Agentic framework that automatically detects and mitigates safety failures with minimal human intervention
Research PaperIntroduced A3 (Automated Alignment Agent), an agentic framework that automatically detects safety failures in language models, generates targeted training data, fine-tunes the model to fix the failure, and logs experiments — all with minimal human intervention. Multi-stage pipeline: safety failure detection → data generation agent → finetuning agent → experiment log → verification. Being open-sourced. Represents the frontier of automated safety — using AI to align AI.

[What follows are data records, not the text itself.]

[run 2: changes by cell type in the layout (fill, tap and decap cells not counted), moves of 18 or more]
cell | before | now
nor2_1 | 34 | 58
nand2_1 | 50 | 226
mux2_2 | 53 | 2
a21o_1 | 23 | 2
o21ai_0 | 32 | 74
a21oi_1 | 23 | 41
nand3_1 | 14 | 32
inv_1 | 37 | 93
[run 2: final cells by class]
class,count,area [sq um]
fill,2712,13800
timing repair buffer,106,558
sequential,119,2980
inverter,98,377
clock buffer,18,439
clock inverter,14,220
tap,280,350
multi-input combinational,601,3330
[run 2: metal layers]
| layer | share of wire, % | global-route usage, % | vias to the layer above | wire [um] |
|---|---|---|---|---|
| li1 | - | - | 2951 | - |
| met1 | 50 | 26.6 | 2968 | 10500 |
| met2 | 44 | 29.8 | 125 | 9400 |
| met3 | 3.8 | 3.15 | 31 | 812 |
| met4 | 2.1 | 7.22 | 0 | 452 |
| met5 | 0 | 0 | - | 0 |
`src/include/ocmc_map.svh`:
```
// register map, field positions, reset values and level codes of the output mute control
//
// What this block does
// RULE_01 - two-bit chan4 silenced level, resets to one
// RULE_02 - level picks drive state, enable decides mute
// RULE_03 - software should program chan4 level to three
// RULE_04 - diff: bypass, powerdown to common-mode, force high
// RULE_05 - diff code three: positive to rail, negative ground
// RULE_06 - cmos: bypass, n low, p low, both low
// RULE_07 - eight-bit mute enable register, all ones reset
// RULE_08 - enabled channel disabled while selected source invalid
// RULE_09 - disabled bit keeps channel running regardless
// RULE_10 - muted channel resumes when source valid again
`ifndef OCMC_MAP_SVH
`define OCMC_MAP_SVH

// -----------------------------------------------------------------
// register indices (byte address is four times the index)
// -----------------------------------------------------------------
`define OCMC_IDX_LEVEL 8'h15
`define OCMC_IDX_MUTE_EN 8'h16
`define OCMC_IDX_CTRL 8'h20
`define OCMC_IDX_STATUS 8'h21

// -----------------------------------------------------------------
// field positions
// -----------------------------------------------------------------
`define OCMC_LVL_LSB 0
`define OCMC_LVL_MSB 1
`define OCMC_CTRL_CMOS_BIT 0
`define OCMC_STAT_VALID_BIT 0
`define OCMC_STAT_SIL_LSB 8
`define OCMC_STAT_SIL_MSB 15

// -----------------------------------------------------------------
// reset values
// -----------------------------------------------------------------
`define OCMC_RST_MUTE_EN 8'hff
`define OCMC_RST_LEVEL 2'h1
`define OCMC_RST_CMOS 1'h0
`define OCMC_RECOMMENDED_LEVEL 2'h3

// -----------------------------------------------------------------
// silenced level codes
// -----------------------------------------------------------------
`define OCMC_LVL_BYPASS 2'h0
`define OCMC_LVL_CODE1 2'h1
`define OCMC_LVL_CODE2 2'h2
`define OCMC_LVL_CODE3 2'h3

// -----------------------------------------------------------------
// bus constants
// -----------------------------------------------------------------
`define OCMC_HTRANS_NONSEQ 2'h2
`define OCMC_HTRANS_SEQ 2'h3
`define OCMC_HSIZE_WORD 3'h2

`endif

```
`src/include/ocmc_pkg.sv`:
```
// types shared by the output mute control design files
`default_nettype none

package ocmc_pkg;

  // output driver mode of channel 4
  typedef enum logic {
    OCMC_MODE_DIFF,
    OCMC_MODE_CMOS
  } ocmc_mode_t;

  // channel 4 driver controls; all zero means normal operation
  typedef struct packed {
    logic diff_pwrdn;
    logic diff_force_hi;
    logic diff_rail_split;
    logic cmos_p_low;
    logic cmos_n_low;
  } ocmc_drv_t;

  // captured address phase of an ahb transfer
  typedef struct packed {
    logic valid;
    logic write;
    logic [7:0] idx;
  } ocmc_req_t;

endpackage

`default_nettype wire

```
`src/rtl/ocmc_chan4_drive.sv`:
```
// channel 4 silenced drive decoder
`timescale 1ns/100ps
`default_nettype none
`include "ocmc_map.svh"

module ocmc_chan4_drive (
  // mute state
  input wire logic silenced,
  input wire ocmc_pkg::ocmc_mode_t mode,
  input wire logic [1:0] level,
  // driver controls
  output ocmc_pkg::ocmc_drv_t drv
);

  always_comb begin
    drv = '0;
    // level only shapes the driver; it never starts a mute on its own
    if (silenced) begin // RULE_02
      if (mode == ocmc_pkg::OCMC_MODE_DIFF) begin
        case (level) // RULE_04
          `OCMC_LVL_BYPASS: drv = '0;
          `OCMC_LVL_CODE1: drv.diff_pwrdn = 1'b1;
          `OCMC_LVL_CODE2: drv.diff_force_hi = 1'b1;
          `OCMC_LVL_CODE3: drv.diff_rail_split = 1'b1; // RULE_05
          default: drv = '0;
        endcase
      end else begin
        case (level) // RULE_06
          `OCMC_LVL_BYPASS: drv = '0;
          `OCMC_LVL_CODE1: drv.cmos_n_low = 1'b1;
          `OCMC_LVL_CODE2: drv.cmos_p_low = 1'b1;
          `OCMC_LVL_CODE3: begin
            drv.cmos_p_low = 1'b1;
            drv.cmos_n_low = 1'b1;
          end
          default: drv = '0;
        endcase
      end
    end
  end

endmodule

`default_nettype wire

```
`src/rtl/ocmc_top.sv`:
```
// output channel mute control: ahb-lite registers, source sync and mute outputs
`timescale 1ns/100ps
`default_nettype none
`include "ocmc_map.svh"

module ocmc_top #(
  parameter int NUM_CHAN = 8
) (
  // clock and reset
  input wire logic hclk,
  input wire logic hresetn,
  // ahb-lite slave
  input wire logic hsel,
  input wire logic [31:0] haddr,
  input wire logic [1:0] htrans,
  input wire logic hwrite,
  input wire logic [2:0] hsize,
  input wire logic [31:0] hwdata,
  input wire logic hready,
  output logic hreadyout,
  output logic hresp,
  output logic [31:0] hrdata,
  // selected input clock source validity from the detector
  input wire logic src_valid,
  // per-channel mute outputs, one means the channel is disabled
  output logic [NUM_CHAN-1:0] chan_silenced,
  // channel 4 driver controls while silenced
  output ocmc_pkg::ocmc_drv_t chan4_drv
);

  // -----------------------------------------------------------------
  // source validity synchroniser
  // -----------------------------------------------------------------
  logic sv_meta_ff;
  logic sv_sync_ff;
  logic nxt_sv_meta;
  logic nxt_sv_sync;

  // the detector may run from another clock, so two stages before use
  always_comb begin
    nxt_sv_meta = src_valid;
    nxt_sv_sync = sv_meta_ff;
  end

  always_ff @(posedge hclk or negedge hresetn) begin
    if (!hresetn) begin
      sv_meta_ff <= 1'b0;
      sv_sync_ff <= 1'b0;
    end else begin
      sv_meta_ff <= nxt_sv_meta;
      sv_sync_ff <= nxt_sv_sync;
    end
  end

  // -----------------------------------------------------------------
  // ahb-lite address phase capture
  // -----------------------------------------------------------------
  ocmc_pkg::ocmc_req_t req_ff;
  ocmc_pkg::ocmc_req_t nxt_req;
  logic addr_take;
  logic addr_hit;

  // only whole-word accesses inside the low 1 KB window are decoded
  assign addr_hit = (haddr[31:10] == 22'h0) && (haddr[1:0] == 2'b00) && (hsize == `OCMC_HSIZE_WORD);
  assign addr_take = hsel && hready && ((htrans == `OCMC_HTRANS_NONSEQ) || (htrans == `OCMC_HTRANS_SEQ));

  always_comb begin
    nxt_req = req_ff;
    if (hready) begin
      nxt_req.valid = addr_take && addr_hit;
      nxt_req.write = hwrite;
      nxt_req.idx = haddr[9:2];
    end
  end

  always_ff @(posedge hclk or negedge hresetn) begin
    if (!hresetn) begin
      req_ff <= '0;
    end else begin
      req_ff <= nxt_req;
    end
  end

  // -----------------------------------------------------------------
  // register index decode
  // -----------------------------------------------------------------
  localparam int SEL_LEVEL = 0;
  localparam int SEL_MUTE_EN = 1;
  localparam int SEL_CTRL = 2;
  localparam int SEL_STATUS = 3;

  // one decoder for both paths, so a write and a read of one index can
  // never disagree about which register they reach
  function automatic logic [3:0] reg_sel(input logic [7:0] idx);
    logic [3:0] sel;
    sel = 4'h0;
    case (idx)
      `OCMC_IDX_LEVEL: sel[SEL_LEVEL] = 1'b1;
      `OCMC_IDX_MUTE_EN: sel[SEL_MUTE_EN] = 1'b1;
      `OCMC_IDX_CTRL: sel[SEL_CTRL] = 1'b1;
      `OCMC_IDX_STATUS: sel[SEL_STATUS] = 1'b1;
      default: sel = 4'h0;
    endcase
    return sel;
  endfunction

  // -----------------------------------------------------------------
  // control registers
  // -----------------------------------------------------------------
  logic [NUM_CHAN-1:0] mute_en_ff;
  logic [1:0] level_ff;
  ocmc_pkg::ocmc_mode_t mode_ff;
  logic [NUM_CHAN-1:0] nxt_mute_en;
  logic [1:0] nxt_level;
  ocmc_pkg::ocmc_mode_t nxt_mode;
  logic wr_commit;
  logic [3:0] wr_sel;

  // writes land at the end of the data phase; the slave never stalls
  assign wr_commit = req_ff.valid && req_ff.write;
  assign wr_sel = reg_sel(req_ff.idx);

  // status is read-only: a write to its index changes nothing
  always_comb begin
    nxt_mute_en = mute_en_ff;
    nxt_level = level_ff;
    nxt_mode = mode_ff;
    if (wr_commit && wr_sel[SEL_MUTE_EN]) begin
      nxt_mute_en = hwdata[NUM_CHAN-1:0]; // RULE_07
    end
    if (wr_commit && wr_sel[SEL_LEVEL]) begin
      nxt_level = hwdata[`OCMC_LVL_MSB:`OCMC_LVL_LSB]; // RULE_01
    end
    if (wr_commit && wr_sel[SEL_CTRL]) begin
      nxt_mode = hwdata[`OCMC_CTRL_CMOS_BIT] ? ocmc_pkg::OCMC_MODE_CMOS : ocmc_pkg::OCMC_MODE_DIFF;
    end
  end

  always_ff @(posedge hclk or negedge hresetn) begin
    if (!hresetn) begin
      mute_en_ff <= NUM_CHAN'(`OCMC_RST_MUTE_EN); // RULE_07
      level_ff <= `OCMC_RST_LEVEL; // RULE_01
      mode_ff <= ocmc_pkg::OCMC_MODE_DIFF;
    end else begin
      mute_en_ff <= nxt_mute_en;
      level_ff <= nxt_level;
      mode_ff <= nxt_mode;
    end
  end

  // -----------------------------------------------------------------
  // mute decision per channel
  // -----------------------------------------------------------------
  logic [NUM_CHAN-1:0] nxt_silenced;

  // purely combinational on the synced validity: a channel comes back on
  // its own as soon as the source is reported good again
  for (genvar ch = 0; ch < NUM_CHAN; ch++) begin : g_chan
    assign nxt_silenced[ch] = mute_en_ff[ch] && !sv_sync_ff; // RULE_08 RULE_09 RULE_10
  end

  // -----------------------------------------------------------------
  // channel 4 driver decode
  // -----------------------------------------------------------------
  ocmc_pkg::ocmc_drv_t nxt_chan4_drv;

  ocmc_chan4_drive u_chan4_drive (
    .silenced(nxt_silenced[4]),
    .mode(mode_ff),
    .level(level_ff),
    .drv(nxt_chan4_drv)
  );

  // -----------------------------------------------------------------
  // read data
  // -----------------------------------------------------------------
  logic [31:0] nxt_hrdata;
  logic [31:0] rd_word;
  logic [3:0] rd_sel;

  assign rd_sel = reg_sel(haddr[9:2]);

  // reads sample the next-state values so a read straight after a write
  // to the same register already returns the new contents
  always_comb begin
    rd_word = 32'h0000_0000;
    if (rd_sel[SEL_MUTE_EN]) begin
      rd_word[NUM_CHAN-1:0] = nxt_mute_en;
    end
    if (rd_sel[SEL_LEVEL]) begin
      rd_word[`OCMC_LVL_MSB:`OCMC_LVL_LSB] = nxt_level;
    end
    if (rd_sel[SEL_CTRL]) begin
      rd_word[`OCMC_CTRL_CMOS_BIT] = (nxt_mode == ocmc_pkg::OCMC_MODE_CMOS);
    end
    if (rd_sel[SEL_STATUS]) begin
      rd_word[`OCMC_STAT_VALID_BIT] = sv_sync_ff;
      rd_word[`OCMC_STAT_SIL_MSB:`OCMC_STAT_SIL_LSB] = chan_silenced;
    end
  end

  always_comb begin
    nxt_hrdata = hrdata;
    if (hready) begin
      nxt_hrdata = (addr_take && addr_hit && !hwrite) ? rd_word : 32'h0000_0000;
    end
  end

  // -----------------------------------------------------------------
  // bus response
  // -----------------------------------------------------------------
  logic nxt_hreadyout;
  logic nxt_hresp;

  // zero wait states and never an error: unmapped or odd-sized accesses
  // still complete okay, so a stray access cannot hang the bus
  always_comb begin
    nxt_hreadyout = 1'b1;
    nxt_hresp = 1'b0;
  end

  // -----------------------------------------------------------------
  // output registers
  // -----------------------------------------------------------------
  always_ff @(posedge hclk or negedge hresetn) begin
    if (!hresetn) begin
      hrdata <= 32'h0000_0000;
      hreadyout <= 1'b1;
      hresp <= 1'b0;
      chan_silenced <= '0;
      chan4_drv <= '0;
    end else begin
      hrdata <= nxt_hrdata;
      hreadyout <= nxt_hreadyout;
      hresp <= nxt_hresp;
      chan_silenced <= nxt_silenced; // RULE_08 RULE_09
      chan4_drv <= nxt_chan4_drv; // RULE_02
    end
  end

endmodule

`default_nettype wire

```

A3 operates in five stages: (1) Safety failure detection—automatically identifying behaviors that violate alignment objectives, (2) Data generation—an agent creates targeted training examples to address detected failures, (3) Fine-tuning—automatically retraining the model on new safety data, (4) Experiment logging—systematic tracking of all modifications and their effects, (5) Verification—testing whether the fix actually eliminated the failure without introducing new problems. The entire pipeline runs with minimal human involvement.

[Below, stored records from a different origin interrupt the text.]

===== src/hw/hdlc_status_control.sv =====
// hdlc channel status register, second control register and queues
// assumes async host strobes and line pins; everything else on clk
// Overview of operation
// - interrupt bit sets on event, clears on interrupt status read
// - fifteen ones in a row flag idle
// - idle reads one after reset until valid
// - two-bit tag of next receive byte
// - transmit queue fill state code
// - receive queue fill state code
// - select underrun or abort for bit two
// - byte counter reloads first value minus one
// - suppress check sequence after end tag
// - short mode compares seven address bits
// - short address needs bit zero set
// - receive flush empties queue, stops receiver
// - receive flush keeps stored data
// - transmit flush empties, clears on write
// - transmit flush keeps stored data
// - fetch from empty queue flags underrun
// - abort counts only after enough bits
// - full receive queue overflows, stops receiver
`timescale 1ns/1ps
module hdlc_status_control
(
   input  wire logic       clk,
   input  wire logic       reset_n,
   input  wire logic [4:0] host_addr,
   input  wire logic [7:0] host_data_in,
   output logic      [7:0] host_data_out,
   output logic            host_data_oe_n,
   input  wire logic       host_cs_n,
   input  wire logic       host_rd_n,
   input  wire logic       host_wr_n,
   input  wire logic       receive_line_clock,
   input  wire logic       rx_line_data,
   input  wire logic       rx_write_valid,
   input  wire logic [7:0] rx_write_data,
   input  wire logic [1:0] rx_write_tag,
   input  wire logic [7:0] rx_threshold,
   input  wire logic [7:0] tx_threshold,
   input  wire logic [7:0] tx_full_level,
   input  wire logic       packet_end_tag,
   input  wire logic       frame_abort_flag,
   input  wire logic       tx_fetch,
   output logic      [7:0] tx_byte,
   output logic      [1:0] tx_byte_tag,
   output logic            tx_append_check,
   output logic            tx_underrun_flag,
   input  wire logic       tx_count_load,
   input  wire logic [7:0] tx_count_value,
   output logic      [7:0] tx_count,
   input  wire logic       rx_address_valid,
   input  wire logic [7:0] rx_address_byte,
   input  wire logic [7:0] own_address,
   output logic            address_match,
   input  wire logic       unmasked_event,
   output logic            interrupt_bit2_event,
   output logic            rx_abort_event,
   output logic            rx_overflow_flag,
   output logic            rx_enabled
);
   typedef struct packed {
      logic [4:0] sync_m;
      logic [4:0] sync_s;
      logic [4:0] sync_p;
      logic [4:0] addr_m;
      logic [4:0] addr_s;
      logic [7:0] data_m;
      logic [7:0] data_s;
      logic [7:0] control;
      logic       int_raised;
      logic [7:0] rdata;
      logic       oe_n;
      logic [7:0] tx_byte;
      logic [1:0] tx_tag;
      logic       append_check;
      logic       underrun;
      logic [7:0] count;
      logic [7:0] count_first;
      logic       addr_match;
      logic       bit2_event;
      logic       abort;
      logic       overflow;
      logic       rx_on;
   } state_t;

   state_t q;
   state_t d;

   // ==========================================================
   // host strobe decode
   logic       rd_edge;
   logic       wr_edge;
   logic       line_strobe;
   logic       idle_channel;
   logic       flag_seen;
   logic       abort_seen;
   logic       rx_flush;
   logic       tx_flush;
   logic       rx_push;
   logic       rx_pop;
   logic       tx_push;
   logic       tx_pop;
   logic [9:0] rx_head;
   logic [9:0] tx_head;
   logic [7:0] rx_count;
   logic [7:0] tx_level;
   logic       rx_empty;
   logic       rx_full;
   logic       tx_empty;
   logic       tx_full;
   logic [7:0] status_value;

   function automatic logic fell(input state_t s, input int slot);
      fell = s.sync_p[slot] & ~s.sync_s[slot];
   endfunction

   function automatic logic hit(input state_t s, input logic [4:0] a);
      hit = ~s.sync_s[hdlc_status_pkg::SYNC_CS] & (s.addr_s == a);
   endfunction

   // access pulses on falling strobe edges while selected
   assign rd_edge     = fell(q, hdlc_status_pkg::SYNC_RD) & ~q.sync_s[hdlc_status_pkg::SYNC_CS];
   assign wr_edge     = fell(q, hdlc_status_pkg::SYNC_WR) & ~q.sync_s[hdlc_status_pkg::SYNC_CS];
   assign line_strobe = q.sync_s[hdlc_status_pkg::SYNC_LCLK]
                        & ~q.sync_p[hdlc_status_pkg::SYNC_LCLK];

   // ==========================================================
   // queue control
   // flush held while bit is high
   assign rx_flush = q.control[hdlc_status_pkg::CTL_RX_FLUSH];
   assign tx_push  = wr_edge & hit(q, hdlc_status_pkg::ADDR_FIFO_DATA);
   // the clearing write itself is stored
   assign tx_flush = q.control[hdlc_status_pkg::CTL_TX_FLUSH] & ~tx_push;
   assign rx_push  = rx_write_valid & q.rx_on & ~rx_flush;
   assign rx_pop   = rd_edge & hit(q, hdlc_status_pkg::ADDR_FIFO_DATA);
   assign tx_pop   = tx_fetch;

   // receive queue, flush resets pointers and count only
   hdlc_byte_queue
   #(
      .WIDTH   (10),
      .DEPTH   (hdlc_status_pkg::RX_DEPTH),
      .COUNT_W (8)
   )
   rx_queue
   (
      .clk       (clk),
      .reset_n   (reset_n),
      .flush     (rx_flush),
      .push      (rx_push),
      .push_data ({rx_write_tag, rx_write_data}),
      .pop       (rx_pop),
      .head_data (rx_head),
      .count     (rx_count),
      .empty     (rx_empty),
      .full      (rx_full)
   );

   // transmit queue, flush resets pointers and count only
   hdlc_byte_queue
   #(
      .WIDTH   (10),
      .DEPTH   (hdlc_status_pkg::TX_DEPTH),
      .COUNT_W (8)
   )
   tx_queue
   (
      .clk       (clk),
      .reset_n   (reset_n),
      .flush     (tx_flush),
      .push      (tx_push),
      .push_data ({packet_end_tag, frame_abort_flag, q.data_s}),
      .pop       (tx_pop),
      .head_data (tx_head),
      .count     (tx_level),
      .empty     (tx_empty),
      .full      (tx_full)
   );

   hdlc_line_watch line_watch
   (
      .clk          (clk),
      .reset_n      (reset_n),
      .bit_strobe   (line_strobe),
      .bit_value    (q.sync_s[hdlc_status_pkg::SYNC_LDATA]),
      .idle_channel (idle_channel),
      .flag_seen    (flag_seen),
      .abort_seen   (abort_seen)
   );

   // ==========================================================
   // status register image
   always_comb
   begin
      status_value = 8'h00;
      status_value[hdlc_status_pkg::STS_INT_RAISED] = q.int_raised;
      status_value[hdlc_status_pkg::STS_IDLE] = idle_channel;
      // tag of next byte to read
      status_value[hdlc_status_pkg::STS_TAG_LSB +: 2] = rx_head[9:8];
      if (tx_empty)
         status_value[hdlc_status_pkg::STS_TX_LSB +: 2] = hdlc_status_pkg::TX_EMPTY;
      else if (tx_level >= tx_full_level)
         status_value[hdlc_status_pkg::STS_TX_LSB +: 2] = hdlc_status_pkg::TX_AT_LEVEL;
      else if (tx_level >= tx_threshold)
         status_value[hdlc_status_pkg::STS_TX_LSB +: 2] = hdlc_status_pkg::TX_AT_THRESH;
      else
         status_value[hdlc_status_pkg::STS_TX_LSB +: 2] = hdlc_status_pkg::TX_BELOW;
      if (rx_empty)
         status_value[hdlc_status_pkg::STS_RX_LSB +: 2] = hdlc_status_pkg::RX_EMPTY;
      else if (rx_full)
         status_value[hdlc_status_pkg::STS_RX_LSB +: 2] = hdlc_status_pkg::RX_FULL;
      else if (rx_count >= rx_threshold)
         status_value[hdlc_status_pkg::STS_RX_LSB +: 2] = hdlc_status_pkg::RX_AT_THRESH;
      else
         status_value[hdlc_status_pkg::STS_RX_LSB +: 2] = hdlc_status_pkg::RX_BELOW;
   end

   // ==========================================================
   // next state
   always_comb
   begin
      d        = q;
      d.sync_m = {rx_line_data, receive_line_clock, host_wr_n, host_rd_n, host_cs_n};
      d.sync_s = q.sync_m;
      d.sync_p = q.sync_s;
      d.addr_m = host_addr;
      d.addr_s = q.addr_m;
      d.data_m = host_data_in;
      d.data_s = q.data_m;
      d.oe_n   = q.sync_s[hdlc_status_pkg::SYNC_CS] | q.sync_s[hdlc_status_pkg::SYNC_RD];
      // only the control register and the transmit queue take writes
      if (wr_edge && hit(q, hdlc_status_pkg::ADDR_CONTROL2))
         d.control = q.data_s;
      // write to transmit queue ends flush
      if (tx_push)
         d.control[hdlc_status_pkg::CTL_TX_FLUSH] = 1'b0;
      if (rd_edge)
      begin
         unique case (q.addr_s)
            hdlc_status_pkg::ADDR_STATUS:    d.rdata = status_value;
            hdlc_status_pkg::ADDR_CONTROL2:  d.rdata = q.control;
            hdlc_status_pkg::ADDR_FIFO_DATA: d.rdata = rx_head[7:0];
            default:                         d.rdata = 8'h00;
         endcase
      end
      // event wins over the clearing read
      d.int_raised = unmasked_event
                     | (q.int_raised & ~(rd_edge & hit(q, hdlc_status_pkg::ADDR_INT_STATUS)));
      d.underrun = tx_pop & tx_empty;
      if (tx_pop && !tx_empty)
      begin
         d.tx_byte = tx_head[7:0];
         d.tx_tag  = tx_head[9:8];
         // check sequence only when not suppressed
         d.append_check = tx_head[9] & ~q.control[hdlc_status_pkg::CTL_CHECK_SUPPRESS];
         // reload with first value minus one
         if (q.count == 8'h01 && q.control[hdlc_status_pkg::CTL_COUNT_RELOAD])
            d.count = q.count_first - 8'h01;
         else if (q.count != 8'h00)
            d.count = q.count - 8'h01;
      end
      if (tx_count_load)
      begin
         d.count       = tx_count_value;
         d.count_first = tx_count_value;
      end
      if (rx_address_valid)
      begin
         if (q.control[hdlc_status_pkg::CTL_SHORT_ADDRESS])
            d.addr_match = rx_address_byte[0] & (rx_address_byte[7:1] == own_address[7:1]);
         else
            d.addr_match = (rx_address_byte == own_address);
      end
      d.abort = abort_seen;
      d.bit2_event = q.control[hdlc_status_pkg::CTL_INT_SELECT] ? d.underrun : abort_seen;
      // overflow stops receiver until next flag
      d.overflow = rx_push & rx_full;
      if (flag_seen && !rx_flush)
         d.rx_on = 1'b1;
      if (d.overflow || rx_flush)
         d.rx_on = 1'b0;
   end

   always_ff @(posedge clk or negedge reset_n)
   begin
      if (!reset_n)
      begin
         q         <= '0;
         q.sync_m  <= hdlc_status_pkg::SYNC_RESET;
         q.sync_s  <= hdlc_status_pkg::SYNC_RESET;
         q.sync_p  <= hdlc_status_pkg::SYNC_RESET;
         q.control <= hdlc_status_pkg::CONTROL2_RESET;
         q.oe_n    <= 1'b1;
      end
      else
         q <= d;
   end

   // outputs from registers
   assign host_data_out        = q.rdata;
   assign host_data_oe_n       = q.oe_n;
   assign tx_byte              = q.tx_byte;
   assign tx_byte_tag          = q.tx_tag;
   assign tx_append_check      = q.append_check;
   assign tx_underrun_flag     = q.underrun;
   assign tx_count             = q.count;
   assign address_match        = q.addr_match;
   assign interrupt_bit2_event = q.bit2_event;
   assign rx_abort_event       = q.abort;
   assign rx_overflow_flag     = q.overflow;
   assign rx_enabled           = q.rx_on;
endmodule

Rather than generic safety data, A3's data generation agent creates examples specifically targeting the detected failure mode. If a model exhibits sycophancy, the agent generates training examples showing how to disagree respectfully. If a model shows oversight subversion, the agent creates examples showing transparency and cooperation. This targeted approach is more efficient than broad safety training.
After each fine-tuning iteration, A3 automatically verifies whether the fix worked and didn't introduce regressions. All experiments are logged with reproducible seeds, training data, model checkpoints, and evaluation results. This enables systematic study of what works and what doesn't in AI alignment.